Hut site, Com Dhíneol Thuaidh, Co. Kerry
Co. Kerry |
Settlement Sites
On a steep south-facing mountain slope in the townland of Com Dhíneol Thuaidh on the Dingle Peninsula, there is a small stone structure that raises more questions than it answers.
It is not a church, not a souterrain, not quite a clochán. It is simply recorded as a hut site, and yet its construction suggests something more deliberate than a shepherd's shelter thrown together in a hurry.
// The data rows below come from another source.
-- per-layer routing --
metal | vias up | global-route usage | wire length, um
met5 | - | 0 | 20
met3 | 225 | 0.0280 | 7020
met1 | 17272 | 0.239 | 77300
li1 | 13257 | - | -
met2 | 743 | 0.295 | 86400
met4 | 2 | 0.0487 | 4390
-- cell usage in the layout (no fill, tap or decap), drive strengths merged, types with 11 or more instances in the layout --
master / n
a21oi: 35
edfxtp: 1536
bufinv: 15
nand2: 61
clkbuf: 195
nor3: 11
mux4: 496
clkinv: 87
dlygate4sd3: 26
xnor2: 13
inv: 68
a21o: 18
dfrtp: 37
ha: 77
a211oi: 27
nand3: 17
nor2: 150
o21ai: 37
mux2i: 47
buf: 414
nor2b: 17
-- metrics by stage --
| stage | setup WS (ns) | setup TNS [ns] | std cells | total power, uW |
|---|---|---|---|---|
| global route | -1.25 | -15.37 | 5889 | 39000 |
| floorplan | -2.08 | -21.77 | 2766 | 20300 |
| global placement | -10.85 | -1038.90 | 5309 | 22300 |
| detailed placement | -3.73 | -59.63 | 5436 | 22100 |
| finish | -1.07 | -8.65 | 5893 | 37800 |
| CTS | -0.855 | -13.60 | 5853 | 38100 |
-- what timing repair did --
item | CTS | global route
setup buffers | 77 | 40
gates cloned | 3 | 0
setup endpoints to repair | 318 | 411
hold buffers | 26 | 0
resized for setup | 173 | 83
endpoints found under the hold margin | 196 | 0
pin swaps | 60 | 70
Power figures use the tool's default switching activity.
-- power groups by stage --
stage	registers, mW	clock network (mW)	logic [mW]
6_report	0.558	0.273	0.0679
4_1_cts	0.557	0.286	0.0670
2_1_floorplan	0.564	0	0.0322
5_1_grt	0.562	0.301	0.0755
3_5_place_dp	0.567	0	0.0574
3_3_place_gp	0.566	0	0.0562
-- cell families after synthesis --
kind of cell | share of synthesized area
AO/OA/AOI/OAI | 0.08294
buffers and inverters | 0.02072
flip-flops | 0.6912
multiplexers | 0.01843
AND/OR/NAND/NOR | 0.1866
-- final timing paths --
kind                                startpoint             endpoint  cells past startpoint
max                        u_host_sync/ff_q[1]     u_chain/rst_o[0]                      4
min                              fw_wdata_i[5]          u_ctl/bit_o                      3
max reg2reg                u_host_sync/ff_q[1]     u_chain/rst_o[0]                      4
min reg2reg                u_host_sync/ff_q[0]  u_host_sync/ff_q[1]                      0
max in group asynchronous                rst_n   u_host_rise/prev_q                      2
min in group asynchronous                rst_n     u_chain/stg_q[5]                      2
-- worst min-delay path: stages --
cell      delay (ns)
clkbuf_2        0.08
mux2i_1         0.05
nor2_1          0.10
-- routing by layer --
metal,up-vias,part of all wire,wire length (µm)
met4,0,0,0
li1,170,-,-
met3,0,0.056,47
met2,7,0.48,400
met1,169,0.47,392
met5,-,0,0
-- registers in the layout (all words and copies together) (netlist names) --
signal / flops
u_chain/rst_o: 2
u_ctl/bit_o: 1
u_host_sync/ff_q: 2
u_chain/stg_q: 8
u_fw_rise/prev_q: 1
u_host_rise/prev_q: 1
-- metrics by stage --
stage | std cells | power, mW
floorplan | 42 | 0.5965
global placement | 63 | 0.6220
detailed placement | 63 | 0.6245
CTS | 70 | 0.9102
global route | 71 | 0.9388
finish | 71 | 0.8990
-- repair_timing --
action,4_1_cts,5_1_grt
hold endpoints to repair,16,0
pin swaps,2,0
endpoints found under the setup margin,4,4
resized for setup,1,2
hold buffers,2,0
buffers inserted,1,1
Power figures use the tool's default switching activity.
===== src/rtl/ptimer_pkg.sv =====
package ptimer_pkg;

    typedef enum logic [2:0] {
        SRC_OFF      = 3'd0,
        SRC_CLK      = 3'd1,
        SRC_DIV8     = 3'd2,
        SRC_DIV64    = 3'd3,
        SRC_DIV256   = 3'd4,
        SRC_DIV1024  = 3'd5,
        SRC_EXT_FALL = 3'd6,
        SRC_EXT_RISE = 3'd7
    } src_e;

    typedef enum logic [1:0] {
        ACT_NONE   = 2'd0,
        ACT_TOGGLE = 2'd1,
        ACT_CLEAR  = 2'd2,
        ACT_SET    = 2'd3
    } act_e;

    localparam logic [2:0] ADR_CTRL    = 3'd0;
    localparam logic [2:0] ADR_CNT_LO  = 3'd1;
    localparam logic [2:0] ADR_CNT_HI  = 3'd2;
    localparam logic [2:0] ADR_CMPA_LO = 3'd3;
    localparam logic [2:0] ADR_CMPA_HI = 3'd4;
    localparam logic [2:0] ADR_CMPB_LO = 3'd5;
    localparam logic [2:0] ADR_CMPB_HI = 3'd6;
    localparam logic [2:0] ADR_FLAGS   = 3'd7;

    localparam int PRE_W = 10;

endpackage


===== src/rtl/ptimer_tick.sv =====
module ptimer_tick
    import ptimer_pkg::*;
#(
    parameter int SYNC_STAGES = 2
) (
    input  logic clk,
    input  logic rst_n,
    input  src_e src,
    input  logic ext_in,
    output logic tick
);

    logic [PRE_W-1:0]     pre_q;
    logic [SYNC_STAGES:0] sync_q;
    logic                 pre_run;
    logic                 pin_now;
    logic                 pin_old;

    always_comb begin
        pre_run = (src == SRC_DIV8) || (src == SRC_DIV64) ||
                  (src == SRC_DIV256) || (src == SRC_DIV1024);
    end

    always_ff @(posedge clk) begin
        if (!rst_n || !pre_run) begin
            pre_q <= '0;
        end else begin
            pre_q <= pre_q + 1'b1;
        end
    end

    always_ff @(posedge clk) begin
        if (!rst_n) begin
            sync_q <= '0;
        end else begin
            sync_q <= {sync_q[SYNC_STAGES-1:0], ext_in};
        end
    end

    assign pin_now = sync_q[SYNC_STAGES-1];
    assign pin_old = sync_q[SYNC_STAGES];

    always_comb begin
        unique case (src)
            SRC_OFF:      tick = 1'b0;
            SRC_CLK:      tick = 1'b1;
            SRC_DIV8:     tick = &pre_q[2:0];
            SRC_DIV64:    tick = &pre_q[5:0];
            SRC_DIV256:   tick = &pre_q[7:0];
            SRC_DIV1024:  tick = &pre_q[9:0];
            SRC_EXT_FALL: tick = pin_old & ~pin_now;
            SRC_EXT_RISE: tick = pin_now & ~pin_old;
            default:      tick = 1'b0;
        endcase
    end

endmodule


===== src/rtl/ptimer_cmp.sv =====
module ptimer_cmp
    import ptimer_pkg::*;
#(
    parameter int CNT_W = 16
) (
    input  logic             clk,
    input  logic             rst_n,
    input  logic             adv,
    input  logic [CNT_W-1:0] cnt_inc,
    input  logic [CNT_W-1:0] cmp_val,
    input  act_e             act,
    output logic             hit,
    output logic             pin
);

    always_comb begin
        hit = adv && (cnt_inc == cmp_val);
    end

    always_ff @(posedge clk) begin
        if (!rst_n) begin
            pin <= 1'b0;
        end else if (hit) begin
            unique case (act)
                ACT_NONE:   pin <= pin;
                ACT_TOGGLE: pin <= ~pin;
                ACT_CLEAR:  pin <= 1'b0;
                ACT_SET:    pin <= 1'b1;
                default:    pin <= pin;
            endcase
        end
    end

endmodule


===== src/rtl/ptimer_top.sv =====
module ptimer_top
    import ptimer_pkg::*;
#(
    parameter int CNT_W       = 16,
    parameter int SYNC_STAGES = 2
) (
    input  logic       clk,
    input  logic       rst_n,
    input  logic [2:0] bus_addr,
    input  logic       bus_wr,
    input  logic       bus_rd,
    input  logic [7:0] bus_wdata,
    output logic [7:0] bus_rdata,
    input  logic       ext_in,
    output logic       oc_a,
    output logic       oc_b,
    output logic [2:0] flags_o
);

    localparam int N_CMP = 2;
    localparam logic WIDE = (CNT_W > 8);
    localparam logic [CNT_W-1:0] ALL_ONES = {CNT_W{1'b1}};

    logic [6:0]                  ctrl_q;
    logic [CNT_W-1:0]            cnt_q;
    logic [7:0]                  tmp_q;
    logic [2:0]                  flg_q;
    logic [N_CMP-1:0][CNT_W-1:0] cmp_q;
    logic [N_CMP-1:0][1:0]       act_v;
    logic [N_CMP-1:0]            hit_v;
    logic [N_CMP-1:0]            pin_v;
    logic                        tick;
    logic                        cnt_wr;
    logic                        adv;
    logic [CNT_W-1:0]            cnt_inc;
    logic [15:0]                 word_pad;
    logic [CNT_W-1:0]            word_w;
    logic [15:0]                 cnt_pad;
    logic [N_CMP-1:0][15:0]      cmp_pad;
    logic [2:0]                  flg_set;
    logic [2:0]                  flg_clr;

    assign cnt_wr   = bus_wr && (bus_addr == ADR_CNT_LO);
    assign adv      = tick && !cnt_wr;
    assign cnt_inc  = cnt_q + 1'b1;
    assign word_pad = {tmp_q, bus_wdata};
    assign word_w   = word_pad[CNT_W-1:0];
    assign cnt_pad  = 16'(cnt_q);
    assign act_v    = {ctrl_q[6:5], ctrl_q[4:3]};

    ptimer_tick #(.SYNC_STAGES(SYNC_STAGES)) u_tick (
        .clk    (clk),
        .rst_n  (rst_n),
        .src    (src_e'(ctrl_q[2:0])),
        .ext_in (ext_in),
        .tick   (tick)
    );

    always_ff @(posedge clk) begin
        if (!rst_n) begin
            ctrl_q <= '0;
        end else if (bus_wr && bus_addr == ADR_CTRL) begin
            ctrl_q <= bus_wdata[6:0];
        end
    end

    always_ff @(posedge clk) begin
        if (!rst_n) begin
            tmp_q <= '0;
        end else if (bus_wr && (bus_addr == ADR_CNT_HI || bus_addr == ADR_CMPA_HI ||
                                bus_addr == ADR_CMPB_HI)) begin
            tmp_q <= bus_wdata;
        end else if (bus_rd && bus_addr == ADR_CNT_LO) begin
            tmp_q <= cnt_pad[15:8];
        end
    end

    always_ff @(posedge clk) begin
        if (!rst_n) begin
            cnt_q <= '0;
        end else if (cnt_wr) begin
            cnt_q <= word_w;
        end else if (tick) begin
            cnt_q <= cnt_inc;
        end
    end

    for (genvar i = 0; i < N_CMP; i++) begin : g_cmp
        localparam logic [2:0] LO_ADR = 3'(ADR_CMPA_LO + 2 * i);
        logic [CNT_W-1:0] cmp_r;

        always_ff @(posedge clk) begin
            if (!rst_n) begin
                cmp_r <= '0;
            end else if (bus_wr && bus_addr == LO_ADR) begin
                cmp_r <= word_w;
            end
        end

        assign cmp_q[i]   = cmp_r;
        assign cmp_pad[i] = 16'(cmp_r);

        ptimer_cmp #(.CNT_W(CNT_W)) u_cmp (
            .clk     (clk),
            .rst_n   (rst_n),
            .adv     (adv),
            .cnt_inc (cnt_inc),
            .cmp_val (cmp_r),
            .act     (act_e'(act_v[i])),
            .hit     (hit_v[i]),
            .pin     (pin_v[i])
        );
    end

    assign flg_set = {adv && (cnt_q == ALL_ONES), hit_v[1], hit_v[0]};
    assign flg_clr = (bus_wr && bus_addr == ADR_FLAGS) ? bus_wdata[2:0] : 3'b000;

    always_ff @(posedge clk) begin
        if (!rst_n) begin
            flg_q <= '0;
        end else begin
            flg_q <= (flg_q & ~flg_clr) | flg_set;
        end
    end

    always_comb begin
        unique case (bus_addr)
            ADR_CTRL:    bus_rdata = {1'b0, ctrl_q};
            ADR_CNT_LO:  bus_rdata = cnt_pad[7:0];
            ADR_CNT_HI:  bus_rdata = WIDE ? tmp_q : 8'h00;
            ADR_CMPA_LO: bus_rdata = cmp_pad[0][7:0];
            ADR_CMPA_HI: bus_rdata = cmp_pad[0][15:8];
            ADR_CMPB_LO: bus_rdata = cmp_pad[1][7:0];
            ADR_CMPB_HI: bus_rdata = cmp_pad[1][15:8];
            ADR_FLAGS:   bus_rdata = {5'b0, flg_q};
            default:     bus_rdata = 8'h00;
        endcase
    end

    assign oc_a    = pin_v[0];
    assign oc_b    = pin_v[1];
    assign flags_o = flg_q;

endmodule


===== config.mk =====
export PLATFORM = sky130hd
export DESIGN_NAME = ptimer_top
export DESIGN_NICKNAME = d
export VERILOG_FILES = /design/src/rtl/ptimer_pkg.sv /design/src/rtl/ptimer_tick.sv /design/src/rtl/ptimer_cmp.sv /design/src/rtl/ptimer_top.sv
export SDC_FILE = /design/constraint.sdc
export NUM_CORES = 1
export LEC_CHECK = 0
export ABC_AREA = 1
export CORE_MARGIN = 3
export CORE_UTILIZATION = 45
export DETAILED_ROUTE_END_ITERATION = 8
export GPL_TIMING_DRIVEN = 0
export PLACE_DENSITY = 0.68
export SYNTH_ARGS = -nofsm -noshare
export SYNTH_HDL_FRONTEND = slang
export SYNTH_SLANG_ARGS = --single-unit

===== constraint.sdc =====
create_clock -name clk -period 2.9 [get_ports clk]
set_input_delay 0.87 -clock clk [delete_from_list [all_inputs] [get_ports clk]]
set_output_delay 0.87 -clock clk [all_outputs]
set_load 0.05 [all_outputs]

* Word level (Yosys, flattened, before mapping)
Index checks and enable logic that the tools add are counted.
** Cells by class
- $add $sub $neg :: 2
- Equal/unequal tests :: 23
- Mux-type cells :: 9
- Bitwise gates (word level) :: 11
- Reduce and logical (&&, ||, !) cells :: 32
** Operator list (count)
- $pmux 8 s8 :: 1
- $eq 16x16->1 :: 2
- $mux 16 :: 2
- $eq 3x3->1 const B :: 8
- $add 16x1->16 const B :: 1
- $eq 16x16->1 const B :: 1
- $mux 8 :: 2
- $eq 3x2->1 const B :: 4
- $logic_and 1x1->1 :: 11
- $add 10x1->10 const B :: 1
- $reduce_and 10->1 :: 1
- $eq 2x2->1 const B :: 4
- $pmux 1 s8 :: 1
- $reduce_and 8->1 :: 1
- $eq 3x1->1 const B :: 2
- $logic_not 3->1 :: 2
- $logic_or 1x1->1 :: 6
- $not 1->1 :: 6
- $pmux 1 s3 :: 2
- $reduce_and 6->1 :: 1
- $eq 2x1->1 const B :: 2
- $logic_not 2->1 :: 2
- $reduce_and 2->1 :: 2
- $reduce_bool 2->1 :: 2
- 7 further kinds :: 10
** Word-level totals
- Logic and storage cells :: 87
- Output and inout port bits :: 13
- Flip-flop bits (word level) :: 81

* Depth between registers and ports, before layout
- Depth in word-level cells :: 6
- Gate-level depth with buffers :: 16

* Cells and area by module
From an unflattened synthesis, not the netlist that was laid out.
** Second synthesis, totals
- Cell total of the unflattened synthesis :: 776
- Area total of the unflattened synthesis :: 4964.8 um^2
** By module, submodules not included
- ptimer_top :: cells each 519, times used 1, area an instance 3554.7 um^2
- ptimer_cmp :: cells each 85, times used 2, area an instance 389.1 um^2
- ptimer_tick :: cells each 87, times used 1, area an instance 631.9 um^2

* Worst setup path before layout
Ideal clock, no wire load.
- Kind :: input -> output
- Start :: in bus_addr[0]
- End :: out bus_rdata[7]
- Buffers on the path :: 1
- Path slack :: -0.085 ns
- Stages :: 7
- Data arrival time :: 2.115 ns
- Cells stage by stage :: inv_1 > nor2_1 > nand2_1 > clkbuf_1 > o22ai_1 > a21oi_1 > o2111ai_1
** Between the ends
- Word-level cells in the longest chain between the ends :: 2
- Elaborated cells on any way between the ends :: 9
- Those cells by class :: eq/ne: 7; mux: 1; reduce/logical: 1
** RTL lines
- start, declared :: RTL line ptimer_top.sv:9 : input logic [2:0] bus_addr,
- $eq 3x3->1 (tied with other cells) :: RTL line ptimer_top.sv:127 : unique case (bus_addr)
- $pmux 8 s8 (*) :: RTL line ptimer_top.sv:127
- end, declared :: RTL line ptimer_top.sv:13 : output logic [7:0] bus_rdata,
Every way passes the cells marked *; elsewhere a longest branch is shown, timed or not.

* Final worst setup path
- Start :: in bus_addr[2]
- End :: out bus_rdata[1]
The elaborated chain is that of the path after synthesis.

==> impl_results.rst <==
.. list-table::
   :header-rows: 1

   * - Metric
     - Value
   * - Detailed-placement wirelength estimate
     - 14200 microns
   * - Via count
     - 5611
   * - Placeable core area
     - 10400 sq um
   * - Final-layout fill cell count
     - 1052
   * - Clock skew
     - 0.00720 ns
   * - P&R area growth vs syn
     - 17.4%
   * - Effective utilization at floorplan
     - 46.5%
   * - Combinational family with the most area after synthesis
     - simple AND/OR/NAND/NOR gates
   * - Clk root buf
     - sky130_fd_sc_hd__clkbuf_8
   * - Share of synthesized area occupied by flip-flops and latches
     - 33.6%
   * - Final routed wire length divided by cell count
     - 20.1 microns
   * - Synthesized flop and latch total
     - 81
   * - Initial detailed-routing violation count
     - 612
   * - Largest net degree at the start of global routing
     - 17
   * - Critical Path Start Type
     - primary input
   * - Die extent in y
     - 110 microns
   * - Total track usage
     - 32.9%
   * - Path depth of the worst reg2reg path
     - 15
   * - Simple-gate share of the synthesized area
     - 35.1%
   * - Cell with the largest stage delay on the worst path
     - sky130_fd_sc_hd__nor2_4
   * - Most common cell in the synthesized netlist
     - sky130_fd_sc_hd__nand2_1
   * - Number of enable flip-flop cells after synthesis
     - 0
   * - Post-layout worst setup margin
     - -0.0260 ns
   * - Post-synthesis area per instance
     - 6.28 sq um
   * - Ant. Diodes
     - 0
   * - Number of top-level design ports
     - 29
   * - Power per cell area
     - 449 nW/um^2
   * - Power share of the combinational group
     - 14.8%
   * - Synth Area in XOR/XNOR
     - 0.181%
   * - Dominant cell type by count on the critical path
     - sky130_fd_sc_hd__buf_4
   * - Setup repair after global routing missed its margin
     - yes
   * - Ranking of synthesized cells by area
     - sky130_fd_sc_hd__dfxtp_1, sky130_fd_sc_hd__nand2_1, sky130_fd_sc_hd__nand3_1
   * - Setup tns final
     - -0.0290 ns
   * - Post-synthesis cell type with the largest combined area
     - sky130_fd_sc_hd__dfxtp_1
   * - Highest attainable clock frequency
     - 0.342 GHz
   * - Clock tree from TritonCTS
     - built
   * - Standard-cell row count
     - 37
   * - Remaining Overflow, GRT
     - 0
   * - Number of levels the H-tree was split into
     - 3
   * - Peak VDD IR
     - 0.000338 V
   * - Post-synth net total
     - 787
   * - Net count, final
     - 829
   * - Clock latency on the worst-skew pair
     - 0.37 ns
   * - Share of total power in sequential cells
     - 46.4%
   * - Final weighted congestion in routability-driven placement
     - 1.00
   * - Arrival time of data at the critical path endpoint
     - 2.06 ns
   * - Final min period
     - 2.93 ns
   * - Fin Hold WS
     - 0.443 ns
   * - Startpoint of the lowest-slack hold path
     - u_tick.sync_q[0]$_SDFF_PN0_
   * - Leading register cell type out of synthesis
     - sky130_fd_sc_hd__dfxtp_1
   * - Number of remaining DRC errors
     - 0
   * - Delay contributed by the slowest stage of the critical path
     - 0.25 ns
   * - Sum of internal, switching and leakage power
     - 2.55 mW
   * - Transition time at the pin with the least slew margin
     - 0.923 ns
   * - Setup violation total in the final timing report
     - 3
   * - Share of the synthesized area in the top cell type
     - 33.6%
   * - Worst setup timing slack at the placement stage
     - -1.45 ns
   * - Largest fanout of any net on the critical path
     - 8
   * - Count of warnings emitted by yosys
     - 0
   * - Required time at the worst-slack endpoint
     - 2.03 ns
   * - Router iterations before antenna repair
     - 6
   * - Critical-path cell list
     - buf_4 -> inv_4 -> buf_4 -> nor2_4 -> a221oi_1 -> o211ai_1 -> buf_4
   * - Fraction of synthesized area in multiplexers
     - 0%
   * - Cells after synthesis
     - 768
   * - Critical path capture point type
     - output port
   * - Num Clock Sinks
     - 81
   * - Detailed-route vias per instance
     - 5.90
   * - Area enclosed by the die boundary
     - 12000 sq um
   * - Max-slew violation count
     - 0
   * - Wire length of the first global-routing pass
     - 28900 microns
   * - Complex-gate fraction of the synthesized area
     - 19.5%
   * - Number of endpoints with negative hold slack in the final report
     - 0
   * - Number of global-route vias before repair
     - 5276
   * - Number of antenna violations at the first check in global routing
     - 0
   * - Standby leakage power
     - 2.28 nW
   * - Post-route ant nets
     - 0
   * - Worst Hold Path Cells
     - 2
   * - Total detailed-routing wirelength
     - 19100 microns
   * - Fraction of the cycle the final worst path needs
     - 101%
   * - Worst Hold Class
     - reg2reg
   * - Status
     - finished with violations
   * - Most common library cells after synthesis
     - sky130_fd_sc_hd__nand2_1, sky130_fd_sc_hd__inv_1, sky130_fd_sc_hd__nand3_1
   * - Netlist area before placement
     - 4830 sq um
   * - Switch share
     - 30.7%
   * - CTS max path bufs
     - 2
   * - Startpoint of the worst setup timing path
     - bus_addr[2]
   * - Power spent charging and discharging nets
     - 0.781 mW
   * - R2r startpoint
     - cnt_pad[0]$_SDFFE_PN0P_
   * - Clock-pin slew on the worst setup and hold paths
     - 0.09 ns
   * - Quantity of I/O buffers inserted on ports
     - 26
   * - Violated checks
     - negative setup slack
   * - Internal cell power
     - 1.77 mW
   * - Classification of the worst setup path
     - in2out
   * - Adder and majority cell fraction of the synthesized area
     - 0.778%
   * - Unique cell type count in the Yosys netlist
     - 31
   * - Clk pwr share
     - 38.8%
   * - Share of layout cells above drive strength 1
     - 10.8%
   * - Clock buffer count from CTS
     - 9
   * - Max-Slew Margin vs Limit
     - 38.5%
   * - Proportion of synthesized flip-flops having asynchronous set or reset
     - 0%
   * - Die span in x
     - 110 microns
   * - Max-cap violation count
     - 0
-- kinds of logic after synthesis --
logic type,after synthesis
buffers and inverters,137
AOI/OAI and AO/OA,168
adders and majority gates,3
xor gates and xnor gates,1
and+or+nand+nor,378
DFF,81
-- per-layer routing --
layer / up-vias / track usage (%) / part of all wire [%]
met1: 2585 / 44.1 / 40
met2: 311 / 51.5 / 45
met3: 66 / 4.64 / 10
met5: - / 0 / 0
li1: 2649 / - / -
met4: 0 / 16.8 / 4.9
-- path summary, 6_finish.rpt --
kind | to | slack, ns
setup reg to reg | g_cmp[0].u_cmp.pin$_SDFFE_PN0P_ | 0.25
hold reg to reg | u_tick.sync_q[1]$_SDFF_PN0_ | 0.44
hold / removal | u_tick.sync_q[1]$_SDFF_PN0_ | 0.44
setup / recovery | bus_rdata[1] | -0.03
-- sequential cells by signal (all words and copies together), names as in the netlist --
register	count
g_cmp.cmp_r	32
g_cmp.u_cmp.pin	2
u_tick.sync_q	3
flags_o	3
u_tick.pre_q	10
tmp_q	8
cnt_pad	16
ctrl_q	7
-- power groups by stage --
stage,logic [mW],clock network [mW],registers (mW)
6_report,0.376,0.988,1.18
5_1_grt,0.406,1.04,1.19
4_1_cts,0.357,1.01,1.18
3_5_place_dp,0.341,0,1.21
3_3_place_gp,0.338,0,1.21
2_1_floorplan,0.204,0,1.20
-- critical path, delay by kind of cell --
family,cells,cell delay [ns]
buffers and inverters,4,0.63
AOI/OAI and AO/OA,2,0.30
and+or+nand+nor,1,0.25
-- cell type report --
type	instances	area [sq um]	share of cell area (%)
Buffer	22	93.8	1.66
Clock buffer	9	124	2.19
Clock inverter	7	108	1.90
Inverter	114	444	7.84
Multi-Input combinational cell	550	2820	49.8
Sequential cell	81	1620	28.6
Tap cell	136	170	3.00
Timing Repair Buffer	32	282	4.97
-- cells in the final DEF (no fill, tap or decap), types with 3 or more instances in the layout --
cell type | synthesis | routed
sky130_fd_sc_hd__a21oi_1 | 64 | 57
sky130_fd_sc_hd__a21oi_2 | 0 | 7
sky130_fd_sc_hd__a31oi_1 | 16 | 16
sky130_fd_sc_hd__buf_2 | 3 | 3
sky130_fd_sc_hd__buf_4 | 0 | 16
sky130_fd_sc_hd__clkbuf_1 | 19 | 18
sky130_fd_sc_hd__clkbuf_8 | 0 | 9
sky130_fd_sc_hd__clkdlybuf4s50_1 | 0 | 15
sky130_fd_sc_hd__dfxtp_1 | 81 | 81
sky130_fd_sc_hd__ha_1 | 3 | 3
sky130_fd_sc_hd__inv_1 | 112 | 103
sky130_fd_sc_hd__inv_2 | 1 | 4
sky130_fd_sc_hd__inv_4 | 0 | 5
sky130_fd_sc_hd__nand2_1 | 183 | 181
sky130_fd_sc_hd__nand2_2 | 6 | 6
sky130_fd_sc_hd__nand3_1 | 96 | 96
sky130_fd_sc_hd__nand4_1 | 10 | 10
sky130_fd_sc_hd__nor2_1 | 56 | 51
sky130_fd_sc_hd__nor2_2 | 5 | 5
sky130_fd_sc_hd__nor2_4 | 3 | 8
sky130_fd_sc_hd__nor3_1 | 11 | 9
sky130_fd_sc_hd__o211ai_1 | 8 | 8
sky130_fd_sc_hd__o21ai_0 | 54 | 54
sky130_fd_sc_hd__o221ai_1 | 7 | 7
sky130_fd_sc_hd__o22ai_1 | 15 | 11
sky130_fd_sc_hd__o22ai_2 | 0 | 4
-- repair_timing --
action,in CTS,in global routing
setup buffers,5,1
resized for setup,96,16
hold buffers,0,0
endpoints found under the setup margin,10,8
pin swaps,6,4
-- stage by stage --
step / cell area (sq um) / instances / utilization (%)
after detailed placement: 5260 / 930 / 50.8
after global routing: 5670 / 951 / 54.6
after CTS: 5600 / 951 / 54.0
after floorplan: 4830 / 768 / -
after global placement: 5260 / 930 / 50.8
final: 5670 / 951 / 54.6
No activity file was read; power rests on OpenSTA's default activity.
The foundations are oval, built in drystone, a technique requiring no mortar, relying instead on the careful stacking and interlocking of dry stones. At the south-west end there is an entrance gap, and directly opposite it, a second entrance leads into an inner chamber. That inner space is lintelled, meaning flat stones were laid across upright supports to form a low roof, and it is partly hewn from the bedrock itself and partly built up with drystone walling. The chamber measures roughly 1.6 by 1.4 metres and stands about a metre high, while the outer structure is approximately 2.5 by 1.6 metres, with walls surviving to around 1.5 metres. The combination of rock-cut and built elements is unusual and points to some care in the original construction. The structure was catalogued by J. Cuppage in the 1986 Dingle Peninsula Archaeological Survey, a landmark regional survey of the Corca Dhuibhne area, though the date at which it was built, and by whom and for what purpose, remains unrecorded.